I saw this once, as a kid, in late 1976. What I recall mostly from it was that this was the movie in front of which I saw the trailer for Star Wars. I remember almost nothing of Silver Streak itself save that the train punches through a wall in the train station at the end.

Looks like two minutes up front made a much bigger impression than the two hours after.
posted by ricochet biscuit at 8:49 AM on August 24, 2022


This was also the first time an actor in blackface made me remarkably uncomfortable.

I think the reason the scene works (for me, I hasten to add) and has never gone viral as an "OMG Willie Wonka did blackface!!" moment, is because the joke seems like it's entirely on Wilder's character. Pryor's character suggests the shoe polish and tries to teach Wilder to "act Black" as a life-saving disguise, and then Wilder's character is just so white that he makes an absolute hash of it. It's certainly an edgy comedy moment, but we're laughing at Wilder's desperation and cluelessness in the moment and I don't feel like it's really meant to say anything about Black people.

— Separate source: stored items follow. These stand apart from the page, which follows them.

**config.mk**
```make
export PLATFORM = sky130hd
export DESIGN_NAME = p405s_icu_fill_addr_seq
export DESIGN_NICKNAME = d
export VERILOG_FILES = /design/src/rtl/p405s_icu_fill_addr_seq.sv
export SDC_FILE = /design/constraint.sdc
export NUM_CORES = 1
export LEC_CHECK = 0
export CORE_MARGIN = 2
export CORE_UTILIZATION = 37
export CTS_CLUSTER_DIAMETER = 200
export DETAILED_ROUTE_END_ITERATION = 12
export GPL_ROUTABILITY_DRIVEN = 0
export PLACE_DENSITY = 0.75
export SYNTH_ARGS = -nofsm -noshare
export SYNTH_HDL_FRONTEND = slang
export SYNTH_SLANG_ARGS = --single-unit
export TNS_END_PERCENT = 10
```
**constraint.sdc**
```tcl
create_clock -name CB -period 1.18 [get_ports CB]
set_input_delay 0.177 -clock CB [delete_from_list [all_inputs] [get_ports CB]]
set_output_delay 0.177 -clock CB [all_outputs]
set_load 0.03 [all_outputs]
```
==> src/rtl/uart_arb_pkg.sv <==
// rtl/uart_arb_pkg.sv - shared types and constants for the UART transmit arbiter
package uart_arb_pkg;

  localparam int WORD_W_DEF = 64;
  localparam int TAG_W      = 4;
  localparam int TO_CNT_W   = 8;

  typedef enum logic [2:0] {
    ST_IDLE,
    ST_LATCH,
    ST_LAUNCH,
    ST_WAIT_BUSY,
    ST_WAIT_DONE
  } arb_state_e;

  // A single requester still needs a one-bit grant index.
  function automatic int gid_width(input int n);
    return (n > 1) ? $clog2(n) : 1;
  endfunction

endpackage

==> src/rtl/rr_picker.sv <==
// rtl/rr_picker.sv - combinational round-robin pick: first set request at or after ptr
module rr_picker #(
  parameter int N_REQ = 4,
  parameter int GID_W = 2
) (
  input  logic [N_REQ-1:0] req,
  input  logic [GID_W-1:0] ptr,
  output logic             found,
  output logic [GID_W-1:0] idx
);

  logic [2*N_REQ-1:0] dbl;
  logic [N_REQ-1:0]   rot;

  // Rotate so bit 0 of rot is the requester the pointer names.
  assign dbl = {req, req} >> ptr;
  assign rot = dbl[N_REQ-1:0];

  always_comb begin
    int sum;
    sum   = 0;
    found = 1'b0;
    idx   = '0;
    for (int k = 0; k < N_REQ; k++) begin
      if (!found && rot[k]) begin
        found = 1'b1;
        sum   = int'(ptr) + k;
        if (sum >= N_REQ) sum = sum - N_REQ;
        idx   = GID_W'(sum);
      end
    end
  end

endmodule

If anybody is offended I'm not going to argue with them. I'm definitely not saying I've got an airtight case here! But personally I feel like this stands apart from the blackface in other comedies because the white audience is never meant to say, "Ho ho, that impersonation says something funny about Black people!" It's cringe comedy about just how badly Wilder's character is botching his disguise.

Looks like two minutes up front made a much bigger impression than the two hours after.

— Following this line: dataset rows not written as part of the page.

===== src/rtl/mem_port_arbiter.sv =====
// mem_port_arbiter
// Shares one single-port unified memory between the instruction-fetch port
// and the load/store data port. One transaction is outstanding at a time.
// Data requests have priority, but after STARVE_MAX consecutive data grants
// with fetch waiting, fetch is guaranteed the next grant.
module mem_port_arbiter #(
  parameter int AW         = 32,
  parameter int DW         = 32,
  parameter int STARVE_MAX = 4
) (
  input  logic            clk,
  input  logic            rst,
  // instruction fetch port
  input  logic            if_req,
  input  logic [AW-1:0]   if_addr,
  output logic            if_gnt,
  output logic            if_rvalid,
  output logic [DW-1:0]   if_rdata,
  // load/store data port
  input  logic            d_req,
  input  logic            d_we,
  input  logic [AW-1:0]   d_addr,
  input  logic [DW-1:0]   d_wdata,
  input  logic [DW/8-1:0] d_be,
  output logic            d_gnt,
  output logic            d_rvalid,
  output logic [DW-1:0]   d_rdata,
  // memory side
  output logic            m_req,
  output logic            m_we,
  output logic [AW-1:0]   m_addr,
  output logic [DW-1:0]   m_wdata,
  output logic [DW/8-1:0] m_be,
  input  logic            m_ack,
  input  logic [DW-1:0]   m_rdata,
  output logic            busy
);

  localparam int         BW         = DW / 8;
  localparam logic [3:0] STARVE_LIM = 4'(STARVE_MAX);

  typedef enum logic [1:0] {
    IDLE   = 2'd0,
    I_WAIT = 2'd1,
    D_WAIT = 2'd2
  } state_t;

  state_t          state_q,     state_d;
  logic [3:0]      starve_q,    starve_d;
  logic            m_req_q,     m_req_d;
  logic            m_we_q,      m_we_d;
  logic [AW-1:0]   m_addr_q,    m_addr_d;
  logic [DW-1:0]   m_wdata_q,   m_wdata_d;
  logic [BW-1:0]   m_be_q,      m_be_d;
  logic [DW-1:0]   rdata_q,     rdata_d;
  logic            if_rvalid_q, if_rvalid_d;
  logic            d_rvalid_q,  d_rvalid_d;

  // Count of consecutive data grants taken while fetch was waiting;
  // saturates so fetch wins as soon as the limit is reached.
  function automatic logic [3:0] sat_inc(input logic [3:0] v);
    return (v >= STARVE_LIM) ? STARVE_LIM : v + 4'd1;
  endfunction

  // Same-cycle arbitration in IDLE: data first unless fetch has starved.
  always_comb begin
    if_gnt = 1'b0;
    d_gnt  = 1'b0;
    if (!rst && state_q == IDLE) begin
      if (if_req && (!d_req || starve_q == STARVE_LIM)) begin
        if_gnt = 1'b1;
      end else if (d_req) begin
        d_gnt = 1'b1;
      end
    end
  end

  // Next-state: load the winner's payload on grant, complete on m_ack.
  always_comb begin
    state_d     = state_q;
    starve_d    = starve_q;
    m_req_d     = m_req_q;
    m_we_d      = m_we_q;
    m_addr_d    = m_addr_q;
    m_wdata_d   = m_wdata_q;
    m_be_d      = m_be_q;
    rdata_d     = rdata_q;
    if_rvalid_d = 1'b0;
    d_rvalid_d  = 1'b0;
    case (state_q)
      IDLE: begin
        // m_ack seen here belongs to no transaction and is ignored
        if (if_gnt) begin
          state_d   = I_WAIT;
          m_req_d   = 1'b1;
          m_we_d    = 1'b0;
          m_addr_d  = if_addr;
          m_wdata_d = '0;
          m_be_d    = '1;
          starve_d  = 4'd0;
        end else if (d_gnt) begin
          state_d   = D_WAIT;
          m_req_d   = 1'b1;
          m_we_d    = d_we;
          m_addr_d  = d_addr;
          m_wdata_d = d_wdata;
          m_be_d    = d_we ? d_be : '1;
          starve_d  = if_req ? sat_inc(starve_q) : 4'd0;
        end
      end
      I_WAIT, D_WAIT: begin
        if (m_ack) begin
          state_d = IDLE;
          m_req_d = 1'b0;
          // store completion returns zero data
          rdata_d = m_we_q ? '0 : m_rdata;
          if (state_q == I_WAIT) begin
            if_rvalid_d = 1'b1;
          end else begin
            d_rvalid_d = 1'b1;
          end
        end
      end
      default: begin
        state_d = IDLE;
        m_req_d = 1'b0;
      end
    endcase
  end

  // State register; reset also aborts an outstanding transaction.
  always_ff @(posedge clk) begin
    if (rst) begin
      state_q     <= IDLE;
      starve_q    <= 4'd0;
      m_req_q     <= 1'b0;
      m_we_q      <= 1'b0;
      m_addr_q    <= '0;
      m_wdata_q   <= '0;
      m_be_q      <= '0;
      rdata_q     <= '0;
      if_rvalid_q <= 1'b0;
      d_rvalid_q  <= 1'b0;
    end else begin
      state_q     <= state_d;
      starve_q    <= starve_d;
      m_req_q     <= m_req_d;
      m_we_q      <= m_we_d;
      m_addr_q    <= m_addr_d;
      m_wdata_q   <= m_wdata_d;
      m_be_q      <= m_be_d;
      rdata_q     <= rdata_d;
      if_rvalid_q <= if_rvalid_d;
      d_rvalid_q  <= d_rvalid_d;
    end
  end

  assign m_req     = m_req_q;
  assign m_we      = m_we_q;
  assign m_addr    = m_addr_q;
  assign m_wdata   = m_wdata_q;
  assign m_be      = m_be_q;
  assign if_rvalid = if_rvalid_q;
  assign d_rvalid  = d_rvalid_q;
  assign if_rdata  = rdata_q;
  assign d_rdata   = rdata_q;
  assign busy      = (state_q != IDLE);

endmodule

I saw it as a kid and loved it, but I can see how it might not connect with a lot of kids. There are a lot of classic movies from that era that bored me shitless because I saw them too young. When you're six years old, grown-up movies can just seem like people sitting around talking about baffling nonsense forever. These days movies that play in theaters tend to mostly be spectacles that kids can enjoy, so they may never know that experience of being trapped in a theater for two endless hours, being confused as hell while the grown-ups in the movie stand around in parking garages passing suitcases full of microfilm back and forth.
posted by Ursula Hitler at 1:48 PM on August 24, 2022


Pretty sure this was the first movie I saw on Encore not long after it launched. I didn't get it at all, but I watched to the end anyway. I watched it again from the beginning not long after because it was like 2AM in the summer when the alternative was watching goofy infomercials I'd seen what felt like a thousand times. Turned out it was OK, but I still didn't really get it

It wasn't until I was in my mid-20s that I gained an appreciation for the style of filmmaking common before sometime in the mid-80s and I don't recall seeing it since then, so thanks for reminding me of it so I can give it another rewatch.